Germany has by far the lowest debt in the G7, but memories of how frugality paved the way for postwar reconstruction and how costly it was to re-integrate indebted ex-communist East Germany have shaped a uniquely debt-averse political culture.
The court ruling, which blocked the government from transferring pandemic funds towards green projects and industry subsidies, has sparked warnings that German companies could be starved of support to keep them globally competitive.
In order to keep backing industry, the fiscally hawkish Lindner ruled out tax rises and said savings would have to be found elsewhere, backed up by reforming the welfare state.
"The level of effectiveness of government spending has not yet reached the point where there are structural revenue problems," Lindner wrote on social media platform X on Friday with a link to his interview with daily Handelsblatt.
"On the contrary: in my view, structural changes in spending are inevitable," he added. "We have a considerable need for additional consolidation."
In the interview, he told Handelsblatt that consolidation needs were in the double-digit billions, "for example to implement the ambitious plans to renew the infrastructure and invest in technology."
"In a phase of low economic dynamism, the aim must be to relieve the burden on citizens and companies," he added.

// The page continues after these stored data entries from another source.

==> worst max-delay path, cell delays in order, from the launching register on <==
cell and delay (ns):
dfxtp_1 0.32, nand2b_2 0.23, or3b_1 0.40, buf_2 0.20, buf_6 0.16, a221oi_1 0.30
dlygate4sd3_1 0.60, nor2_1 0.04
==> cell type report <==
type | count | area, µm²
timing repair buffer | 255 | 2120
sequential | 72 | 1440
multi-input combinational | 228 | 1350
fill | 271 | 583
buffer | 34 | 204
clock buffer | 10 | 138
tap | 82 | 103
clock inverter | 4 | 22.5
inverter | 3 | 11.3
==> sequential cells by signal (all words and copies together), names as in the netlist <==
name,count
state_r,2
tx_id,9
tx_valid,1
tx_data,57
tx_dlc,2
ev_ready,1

Chancellor Olaf Scholz's government is set to propose lifting the debt brake, which limits Germany's structural budget deficit to the equivalent of 0.35% of gross domestic product, by proposing to parliament an "emergency situation" for 2023.

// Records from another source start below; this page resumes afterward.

--- config.mk ---
export PLATFORM = sky130hd
export DESIGN_NAME = lpac_top
export DESIGN_NICKNAME = d
export VERILOG_FILES = /design/src/design/lpac_pkg.sv /design/src/design/lpac_top.sv
export SDC_FILE = /design/constraint.sdc
export NUM_CORES = 1
export LEC_CHECK = 0
export ABC_AREA = 0
export BUFFER_PORTS_ARGS = -buffer_cell sky130_fd_sc_hd__buf_2
export CELL_PAD_IN_SITES_DETAIL_PLACEMENT = 0
export CELL_PAD_IN_SITES_GLOBAL_PLACEMENT = 2
export CORE_MARGIN = 3
export CORE_UTILIZATION = 25
export DETAILED_ROUTE_END_ITERATION = 10
export GPL_ROUTABILITY_DRIVEN = 0
export PLACE_DENSITY_LB_ADDON = 0.1
export REMOVE_ABC_BUFFERS = 1
export SYNTH_ARGS = -nofsm -noshare
export SYNTH_HDL_FRONTEND = slang
export SYNTH_SLANG_ARGS = --single-unit
export TNS_END_PERCENT = 1
--- constraint.sdc ---
create_clock -name clk_sys -period 3.1 [get_ports clk_sys]
set_input_delay 0.155 -clock clk_sys [delete_from_list [all_inputs] [get_ports clk_sys]]
set_output_delay 0.155 -clock clk_sys [all_outputs]
set_load 0.05 [all_outputs]
--- src/design/lpac_pkg.sv ---
// How it works
// - Attribute bit 3 picks the font map when extended memory is on and the two map numbers differ, else intensity.
// - Font map choice works only with extended memory on; otherwise maps 0 and 4 only.
// - Secondary map number is bits 3:2 plus four times bit 5; slot is {3:2,5}.
// - Primary map uses bits 1:0 and bit 4 the same way; slots span 0 to 56K.
// - Quad-plane interleave makes CPU address bits 1:0 pick the plane, reads and writes.
// - Even/odd pairing acts only with interleave off and on non-paged aperture accesses.
// - Pairing bit 0 steers even to planes 0,2, odd to 1,3; 1 is sequential.
// - Extended memory off limits CPU to the first 64KB, on reaches all 256KB.
// - Horizontal counter reset write only stores the byte; no counter hold effect.
// - Host writes a 5-bit graphics index, then uses the data port; indices 00 to 18.
// - Write mode 0 fills planes with fill enable set with their fill value bit.
// - Fill enable matters only in write mode 0; disabled planes take the rotated CPU data.
// - Write mode 3 uses rotated data AND bit mask as mask, fill value as color.
// - Read mode 1 compares each plane byte with its compare bit, cared planes only.
// - Read mode 1 returns 8 bits, each 1 when all included planes match.
// - Function select 00 pass, 01 AND, 10 OR, 11 XOR with the read latch.
// - Rotate count rotates CPU write data right in write modes 0 and 3.
// - Reserved bits of font map select and memory mode read as zero.
// - Write mode field picks modes 0 to 3; mode 0 writes rotated data to planes with fill enable clear.
// - Each read latch holds an unaltered copy of the last byte read from its plane.
// - Read mode 0 in sequential addressing returns the byte of the plane named by read plane select.
// - Plane write mask gates writes per plane in both interleaved modes.
package lpac_pkg;
  // I/O port addresses
  localparam logic [15:0] IO_SEQ_INDEX = 16'h03c4;
  localparam logic [15:0] IO_SEQ_DATA  = 16'h03c5;
  localparam logic [15:0] IO_GR_INDEX  = 16'h03ce;
  localparam logic [15:0] IO_GR_DATA   = 16'h03cf;
  // Sequencer indices
  localparam logic [2:0] SEQ_PLANE_MASK = 3'h2;
  localparam logic [2:0] SEQ_FONT_MAP   = 3'h3;
  localparam logic [2:0] SEQ_MEM_MODE   = 3'h4;
  localparam logic [2:0] SEQ_HCNT_RESET = 3'h7;
  // Graphics indices
  localparam logic [4:0] GR_FILL_VALUE  = 5'h00;
  localparam logic [4:0] GR_FILL_ENABLE = 5'h01;
  localparam logic [4:0] GR_COLOR_CMP   = 5'h02;
  localparam logic [4:0] GR_ROT_FUNC    = 5'h03;
  localparam logic [4:0] GR_READ_PLANE  = 5'h04;
  localparam logic [4:0] GR_MODE        = 5'h05;
  localparam logic [4:0] GR_DONT_CARE   = 5'h07;
  localparam logic [4:0] GR_BIT_MASK    = 5'h08;
  localparam logic [4:0] GR_INDEX_LAST  = 5'h18;
  // Readable bits of each register
  localparam logic [7:0] MASK_SEQ_INDEX = 8'h07;
  localparam logic [7:0] MASK_GR_INDEX  = 8'h1f;
  localparam logic [7:0] MASK_NIBBLE    = 8'h0f;
  localparam logic [7:0] MASK_FONT_MAP  = 8'h3f;
  localparam logic [7:0] MASK_MEM_MODE  = 8'h0e;
  localparam logic [7:0] MASK_ROT_FUNC  = 8'h1f;
  localparam logic [7:0] MASK_READ_PL   = 8'h03;
  localparam logic [7:0] MASK_GR_MODE   = 8'h7b;
  // Memory mode fields
  localparam int MM_EXT_MEM  = 1;
  localparam int MM_PAIR_OFF = 2;
  localparam int MM_QUAD     = 3;
  // Font map fields
  localparam int FM_PRI_LO = 0;
  localparam int FM_SEC_LO = 2;
  localparam int FM_PRI_HI = 4;
  localparam int FM_SEC_HI = 5;
  localparam int FONT_SLOT_SHIFT = 13;
  // Rotate / function fields
  localparam int RF_ROT_LO  = 0;
  localparam int RF_FUNC_LO = 3;
  // Graphics mode fields
  localparam int GM_WMODE_LO = 0;
  localparam int GM_RMODE    = 3;
  // Reset values
  localparam logic [7:0] RST_REG = 8'h00;
  localparam logic [7:0] RST_BIT_MASK = 8'hff;
  // Latch logic functions
  localparam logic [1:0] FN_PASS = 2'h0;
  localparam logic [1:0] FN_AND  = 2'h1;
  localparam logic [1:0] FN_OR   = 2'h2;
  localparam logic [1:0] FN_XOR  = 2'h3;
  // Write modes
  localparam logic [1:0] WM_0 = 2'h0;
  localparam logic [1:0] WM_1 = 2'h1;
  localparam logic [1:0] WM_2 = 2'h2;
  localparam logic [1:0] WM_3 = 2'h3;
endpackage

--- src/design/lpac_top.sv ---
`timescale 1ns/1ps
`default_nettype none
module lpac_top (
  input  wire logic        clk_sys,
  input  wire logic        rst,
  input  wire logic        io_wr,
  input  wire logic        io_rd,
  input  wire logic        io_wide,
  input  wire logic [15:0] io_addr,
  input  wire logic [15:0] io_wdata,
  output logic      [15:0] io_rdata_q,
  output logic             io_rvalid_q,
  input  wire logic        fb_wr,
  input  wire logic        fb_rd,
  input  wire logic        fb_paged,
  input  wire logic [17:0] fb_addr,
  input  wire logic [7:0]  fb_wdata,
  output logic             fb_busy_q,
  output logic             fb_done_q,
  output logic      [7:0]  fb_rdata_q,
  output logic             mem_wr_q,
  output logic             mem_rd_q,
  output logic      [15:0] mem_addr_q,
  output logic      [3:0]  mem_plane_en_q,
  output logic      [31:0] mem_wdata_q,
  input  wire logic        mem_rvalid,
  input  wire logic [31:0] mem_rdata,
  output logic      [2:0]  font_pri_map_q,
  output logic      [2:0]  font_sec_map_q,
  output logic      [15:0] font_pri_base_q,
  output logic      [15:0] font_sec_base_q,
  output logic             attr_font_sel_q
);

  typedef enum logic [0:0] {LPAC_IDLE, LPAC_RD_WAIT} lpac_state_e;

  logic [2:0]  seq_index_q;
  logic [4:0]  gr_index_q;
  logic [3:0]  plane_write_mask_q;
  logic [5:0]  font_map_select_q;
  logic [2:0]  memory_mode_q;
  logic [7:0]  horizontal_counter_reset_q;
  logic [3:0]  plane_fill_value_q;
  logic [3:0]  plane_fill_enable_q;
  logic [3:0]  color_compare_q;
  logic [4:0]  rotate_and_function_q;
  logic [1:0]  read_plane_select_q;
  logic [6:0]  graphics_mode_q;
  logic [3:0]  compare_dont_care_q;
  logic [7:0]  bit_write_mask_q;
  logic [31:0] latch_q;
  logic        rd_cmp_q;
  logic [1:0]  rd_plane_q;
  lpac_state_e state_q;

  // Rotate right, shared by write modes 0 and 3
  function automatic logic [7:0] ror8(input logic [7:0] d, input logic [2:0] n);
    logic [15:0] t;
    t = {d, d} >> n;
    return t[7:0];
  endfunction

  // Latch logic unit
  function automatic logic [7:0] alu8(input logic [1:0] fn, input logic [7:0] d, input logic [7:0] l);
    logic [7:0] r;
    r = d;
    case (fn)
      lpac_pkg::FN_PASS: r = d;
      lpac_pkg::FN_AND:  r = d & l;
      lpac_pkg::FN_OR:   r = d | l;
      lpac_pkg::FN_XOR:  r = d ^ l;
      default:           r = d;
    endcase
    return r;
  endfunction

  // Sequencer data readback; unmapped indices read zero
  function automatic logic [7:0] seq_rd(input logic [2:0] idx, input logic [3:0] pwm, input logic [5:0] fms,
                                         input logic [2:0] mm, input logic [7:0] hcr);
    logic [7:0] r;
    r = 8'h00;
    case (idx)
      lpac_pkg::SEQ_PLANE_MASK: r = {4'h0, pwm};
      lpac_pkg::SEQ_FONT_MAP:   r = {2'h0, fms} & lpac_pkg::MASK_FONT_MAP;
      lpac_pkg::SEQ_MEM_MODE:   r = {4'h0, mm, 1'b0} & lpac_pkg::MASK_MEM_MODE;
      lpac_pkg::SEQ_HCNT_RESET: r = hcr;
      default:                  r = 8'h00;
    endcase
    return r;
  endfunction

  // Graphics data readback over indices 00 to 18
  function automatic logic [7:0] gr_rd(input logic [4:0] idx, input logic [3:0] fv, input logic [3:0] fe,
                                        input logic [3:0] cc, input logic [4:0] rf, input logic [1:0] rp,
                                        input logic [6:0] gm, input logic [3:0] dc, input logic [7:0] bm);
    logic [7:0] r;
    r = 8'h00;
    case (idx)
      lpac_pkg::GR_FILL_VALUE:  r = {4'h0, fv};
      lpac_pkg::GR_FILL_ENABLE: r = {4'h0, fe};
      lpac_pkg::GR_COLOR_CMP:   r = {4'h0, cc};
      lpac_pkg::GR_ROT_FUNC:    r = {3'h0, rf};
      lpac_pkg::GR_READ_PLANE:  r = {6'h00, rp};
      lpac_pkg::GR_MODE:        r = {1'b0, gm} & lpac_pkg::MASK_GR_MODE;
      lpac_pkg::GR_DONT_CARE:   r = {4'h0, dc};
      lpac_pkg::GR_BIT_MASK:    r = bm;
      default:                  r = 8'h00;
    endcase
    return r;
  endfunction

  // Port decode; a wide access at an index port puts data in the upper byte
  logic       seq_idx_wr;
  logic       gr_idx_wr;
  logic       seq_dat_wr;
  logic       gr_dat_wr;
  logic [7:0] seq_dat;
  logic [7:0] gr_dat;
  logic [2:0] seq_idx_eff;
  logic [4:0] gr_idx_eff;

  always_comb begin
    seq_idx_wr  = io_wr && (io_addr == lpac_pkg::IO_SEQ_INDEX);
    gr_idx_wr   = io_wr && (io_addr == lpac_pkg::IO_GR_INDEX);
    seq_dat_wr  = io_wr && ((io_addr == lpac_pkg::IO_SEQ_DATA) || (seq_idx_wr && io_wide));
    gr_dat_wr   = io_wr && ((io_addr == lpac_pkg::IO_GR_DATA) || (gr_idx_wr && io_wide));
    seq_dat     = (io_addr == lpac_pkg::IO_SEQ_DATA) ? io_wdata[7:0] : io_wdata[15:8];
    gr_dat      = (io_addr == lpac_pkg::IO_GR_DATA) ? io_wdata[7:0] : io_wdata[15:8];
    // A word write addresses the data with the index it carries
    seq_idx_eff = seq_idx_wr ? io_wdata[2:0] : seq_index_q;
    gr_idx_eff  = gr_idx_wr ? io_wdata[4:0] : gr_index_q;
  end

  // Index registers stay put until the next index write
  always_ff @(posedge clk_sys) begin
    if (rst) begin
      seq_index_q <= 3'h0;
      gr_index_q  <= 5'h00;
    end else begin
      if (seq_idx_wr) seq_index_q <= io_wdata[2:0];
      if (gr_idx_wr)  gr_index_q  <= io_wdata[4:0];
    end
  end

  // Sequencer registers
  always_ff @(posedge clk_sys) begin
    if (rst) begin
      plane_write_mask_q         <= lpac_pkg::RST_REG[3:0];
      font_map_select_q          <= lpac_pkg::RST_REG[5:0];
      memory_mode_q              <= lpac_pkg::RST_REG[3:1];
      horizontal_counter_reset_q <= lpac_pkg::RST_REG;
    end else if (seq_dat_wr) begin
      case (seq_idx_eff)
        lpac_pkg::SEQ_PLANE_MASK: plane_write_mask_q <= seq_dat[3:0];
        lpac_pkg::SEQ_FONT_MAP:   font_map_select_q  <= seq_dat[5:0];
        lpac_pkg::SEQ_MEM_MODE:   memory_mode_q      <= seq_dat[3:1];
        // Plain storage; no counter is held or released here
        lpac_pkg::SEQ_HCNT_RESET: horizontal_counter_reset_q <= seq_dat;
        default: ;
      endcase
    end
  end

  // Graphics controller registers; the unused indices ignore writes
  always_ff @(posedge clk_sys) begin
    if (rst) begin
      plane_fill_value_q    <= lpac_pkg::RST_REG[3:0];
      plane_fill_enable_q   <= lpac_pkg::RST_REG[3:0];
      color_compare_q       <= lpac_pkg::RST_REG[3:0];
      rotate_and_function_q <= lpac_pkg::RST_REG[4:0];
      read_plane_select_q   <= lpac_pkg::RST_REG[1:0];
      graphics_mode_q       <= lpac_pkg::RST_REG[6:0];
      compare_dont_care_q   <= lpac_pkg::RST_REG[3:0];
      bit_write_mask_q      <= lpac_pkg::RST_BIT_MASK;
    end else if (gr_dat_wr) begin
      case (gr_idx_eff)
        lpac_pkg::GR_FILL_VALUE:  plane_fill_value_q    <= gr_dat[3:0];
        lpac_pkg::GR_FILL_ENABLE: plane_fill_enable_q   <= gr_dat[3:0];
        lpac_pkg::GR_COLOR_CMP:   color_compare_q       <= gr_dat[3:0];
        lpac_pkg::GR_ROT_FUNC:    rotate_and_function_q <= gr_dat[4:0];
        lpac_pkg::GR_READ_PLANE:  read_plane_select_q   <= gr_dat[1:0];
        lpac_pkg::GR_MODE:        graphics_mode_q       <= gr_dat[6:0];
        lpac_pkg::GR_DONT_CARE:   compare_dont_care_q   <= gr_dat[3:0];
        lpac_pkg::GR_BIT_MASK:    bit_write_mask_q      <= gr_dat;
        default: ;
      endcase
    end
  end

  // Register readback, answered one cycle after the strobe
  logic [7:0] seq_val;
  logic [7:0] gr_val;
  logic [7:0] rd_lo;
  logic [7:0] rd_hi;

  always_comb begin
    seq_val = seq_rd(seq_index_q, plane_write_mask_q, font_map_select_q, memory_mode_q,
                     horizontal_counter_reset_q);
    gr_val  = (gr_index_q <= lpac_pkg::GR_INDEX_LAST) ?
              gr_rd(gr_index_q, plane_fill_value_q, plane_fill_enable_q, color_compare_q,
                    rotate_and_function_q, read_plane_select_q, graphics_mode_q,
                    compare_dont_care_q, bit_write_mask_q) : 8'h00;
    rd_lo   = 8'h00;
    rd_hi   = 8'h00;
    case (io_addr)
      lpac_pkg::IO_SEQ_INDEX: begin
        rd_lo = {5'h00, seq_index_q} & lpac_pkg::MASK_SEQ_INDEX;
        rd_hi = io_wide ? seq_val : 8'h00;
      end
      lpac_pkg::IO_SEQ_DATA: rd_lo = seq_val;
      lpac_pkg::IO_GR_INDEX: begin
        rd_lo = {3'h0, gr_index_q} & lpac_pkg::MASK_GR_INDEX;
        rd_hi = io_wide ? gr_val : 8'h00;
      end
      lpac_pkg::IO_GR_DATA: rd_lo = gr_val;
      default: ;
    endcase
  end

  always_ff @(posedge clk_sys) begin
    if (rst) begin
      io_rdata_q  <= 16'h0000;
      io_rvalid_q <= 1'b0;
    end else begin
      io_rvalid_q <= io_rd;
      if (io_rd) io_rdata_q <= {rd_hi, rd_lo};
    end
  end

  // Font map decode, registered for the display side
  logic [2:0] pri_num;
  logic [2:0] sec_num;
  logic [2:0] pri_slot;
  logic [2:0] sec_slot;
  logic       ext_mem;

  always_comb begin
    ext_mem = memory_mode_q[lpac_pkg::MM_EXT_MEM - 1];
    if (ext_mem) begin
      pri_num  = {font_map_select_q[lpac_pkg::FM_PRI_HI], font_map_select_q[lpac_pkg::FM_PRI_LO +: 2]};
      sec_num  = {font_map_select_q[lpac_pkg::FM_SEC_HI], font_map_select_q[lpac_pkg::FM_SEC_LO +: 2]};
      pri_slot = {font_map_select_q[lpac_pkg::FM_PRI_LO +: 2], font_map_select_q[lpac_pkg::FM_PRI_HI]};
      sec_slot = {font_map_select_q[lpac_pkg::FM_SEC_LO +: 2], font_map_select_q[lpac_pkg::FM_SEC_HI]};
    end else begin
      // Only maps 0 and 4 reachable without extended memory
      pri_num  = {font_map_select_q[lpac_pkg::FM_PRI_HI], 2'h0};
      sec_num  = {font_map_select_q[lpac_pkg::FM_SEC_HI], 2'h0};
      pri_slot = {2'h0, font_map_select_q[lpac_pkg::FM_PRI_HI]};
      sec_slot = {2'h0, font_map_select_q[lpac_pkg::FM_SEC_HI]};
    end
  end

  always_ff @(posedge clk_sys) begin
    if (rst) begin
      font_pri_map_q  <= 3'h0;
      font_sec_map_q  <= 3'h0;
      font_pri_base_q <= 16'h0000;
      font_sec_base_q <= 16'h0000;
      attr_font_sel_q <= 1'b0;
    end else begin
      font_pri_map_q  <= pri_num;
      font_sec_map_q  <= sec_num;
      font_pri_base_q <= {pri_slot, 13'h0000};
      font_sec_base_q <= {sec_slot, 13'h0000};
      // Equal maps leave attribute bit 3 as intensity
      attr_font_sel_q <= ext_mem && (pri_num != sec_num);
    end
  end

  // Frame-buffer address steering
  logic        quad;
  logic        paired;
  logic        in_range;
  logic [15:0] pl_addr;
  logic [3:0]  pl_en;
  logic [1:0]  rd_plane;

  always_comb begin
    quad     = memory_mode_q[lpac_pkg::MM_QUAD - 1];
    paired   = !quad && !memory_mode_q[lpac_pkg::MM_PAIR_OFF - 1] && !fb_paged;
    in_range = ext_mem || (fb_addr[17:16] == 2'h0);
    if (quad) begin
      pl_addr  = fb_addr[17:2];
      pl_en    = (4'h1 << fb_addr[1:0]) & plane_write_mask_q;
      rd_plane = fb_addr[1:0];
    end else if (paired) begin
      pl_addr  = fb_addr[16:1];
      pl_en    = (fb_addr[0] ? 4'ha : 4'h5) & plane_write_mask_q;
      rd_plane = {read_plane_select_q[1], fb_addr[0]};
    end else begin
      // Sequential addressing, planes picked by the write mask
      pl_addr  = fb_addr[15:0];
      pl_en    = plane_write_mask_q;
      rd_plane = read_plane_select_q;
    end
  end

  // Write data path per plane
  logic [31:0] wr_data;
  logic [7:0]  rot;
  logic [7:0]  src;
  logic [7:0]  msk;
  logic [7:0]  lat;
  logic [1:0]  wmode;

  always_comb begin
    wmode   = graphics_mode_q[lpac_pkg::GM_WMODE_LO +: 2];
    rot     = ror8(fb_wdata, rotate_and_function_q[lpac_pkg::RF_ROT_LO +: 3]);
    wr_data = 32'h0000_0000;
    src     = 8'h00;
    msk     = 8'h00;
    lat     = 8'h00;
    for (int p = 0; p < 4; p++) begin
      lat = latch_q[8*p +: 8];
      msk = bit_write_mask_q;
      case (wmode)
        // Rotate, substitute, latch function, then bit mask
        lpac_pkg::WM_0: src = plane_fill_enable_q[p] ? {8{plane_fill_value_q[p]}} : rot;
        lpac_pkg::WM_1: begin
          src = lat;
          msk = 8'hff;
        end
        lpac_pkg::WM_2: src = {8{fb_wdata[p]}};
        lpac_pkg::WM_3: begin
          src = {8{plane_fill_value_q[p]}};
          msk = rot & bit_write_mask_q;
        end
        default: src = rot;
      endcase
      if (wmode != lpac_pkg::WM_1) begin
        src = alu8(rotate_and_function_q[lpac_pkg::RF_FUNC_LO +: 2], src, lat);
      end
      wr_data[8*p +: 8] = (src & msk) | (lat & ~msk);
    end
  end

  // Read mode 1 colour compare across cared planes
  logic [7:0] cmp_res;
  logic [7:0] rd_byte;

  always_comb begin
    cmp_res = 8'hff;
    for (int p = 0; p < 4; p++) begin
      if (compare_dont_care_q[p]) begin
        cmp_res = cmp_res & ~(mem_rdata[8*p +: 8] ^ {8{color_compare_q[p]}});
      end
    end
    rd_byte = rd_cmp_q ? cmp_res : mem_rdata[8*rd_plane_q +: 8];
  end

  // Access sequencer; writes and out-of-range reads finish at once, other reads wait for memory
  logic accept;

  always_comb begin
    accept = (state_q == LPAC_IDLE) && (fb_wr || fb_rd);
  end

  always_ff @(posedge clk_sys) begin
    if (rst) begin
      state_q        <= LPAC_IDLE;
      fb_busy_q      <= 1'b0;
      fb_done_q      <= 1'b0;
      fb_rdata_q     <= 8'h00;
      mem_wr_q       <= 1'b0;
      mem_rd_q       <= 1'b0;
      mem_addr_q     <= 16'h0000;
      mem_plane_en_q <= 4'h0;
      mem_wdata_q    <= 32'h0000_0000;
      rd_cmp_q       <= 1'b0;
      rd_plane_q     <= 2'h0;
    end else begin
      mem_wr_q  <= 1'b0;
      mem_rd_q  <= 1'b0;
      fb_done_q <= 1'b0;
      case (state_q)
        LPAC_IDLE: begin
          if (accept && fb_wr) begin
            // Out-of-range writes are dropped but still acknowledged
            mem_wr_q       <= in_range;
            mem_addr_q     <= pl_addr;
            mem_plane_en_q <= pl_en;
            mem_wdata_q    <= wr_data;
            fb_done_q      <= 1'b1;
          end else if (accept && fb_rd && !in_range) begin
            fb_rdata_q <= 8'h00;
            fb_done_q  <= 1'b1;
          end else if (accept) begin
            mem_rd_q   <= 1'b1;
            mem_addr_q <= pl_addr;
            rd_cmp_q   <= graphics_mode_q[lpac_pkg::GM_RMODE];
            rd_plane_q <= rd_plane;
            fb_busy_q  <= 1'b1;
            state_q    <= LPAC_RD_WAIT;
          end
        end
        LPAC_RD_WAIT: begin
          if (mem_rvalid) begin
            fb_rdata_q <= rd_byte;
            fb_done_q  <= 1'b1;
            fb_busy_q  <= 1'b0;
            state_q    <= LPAC_IDLE;
          end
        end
        default: state_q <= LPAC_IDLE;
      endcase
    end
  end

  // Read latches copy every plane read untouched
  always_ff @(posedge clk_sys) begin
    if (rst) begin
      latch_q <= 32'h0000_0000;
    end else if ((state_q == LPAC_RD_WAIT) && mem_rvalid) begin
      latch_q <= mem_rdata;
    end
  end

endmodule
`default_nettype wire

The brake, introduced after the global financial crisis of 2008/09, was first suspended in 2020 to help the government support companies and health systems during the COVID-19 economic fallout.
Lindner had been reluctant to suspend the mechanism as his party strongly advocates fiscal discipline but relented as the budget turmoil put more strain on Scholz's fractious three-way coalition.
HANDS TIED IN A BOXING MATCH
The crisis has sparked calls for reforming the debt brake. Economy Minister Robert Habeck from the pro-spending Greens has criticised it as inflexible and as blocking vital support for industry to keep jobs and value creation from moving abroad.
To a standing ovation at a Greens party conference, Habeck questioned whether the debt brake was applicable in changed times from "when climate protection was not taken seriously, wars were a thing of the past, China was our cheap workbench?"
"With the debt brake as it is, we have voluntarily tied our hands behind our backs and are going into a boxing match," he said.
However, government spokesperson Steffen Hebestreit said on Friday that reform, which would need a parliamentary supermajority, was not on the immediate agenda.
"A long-term reform of the debt brake has to be discussed in the long term," he said. "The coalition is currently working intensively on putting the 2024 budget together under the conditions set by the constitutional court."
A poll by the broadcaster ZDF suggested only a minority of Germans supported suspending the debt brake.
Some 57% wanted the budget shortfall from the court ruling to be covered by spending cuts, 11% favoured tax increases and 23% wanted the state to take on additional debt.
Germany has been among the weakest economies in Europe this year as high energy costs, weak global orders and higher interest rates have taken their toll. Its economy shrank in the third quarter.
German business morale however improved for a third straight month in November, the Ifo institute said, adding there had been no impact yet from the court ruling.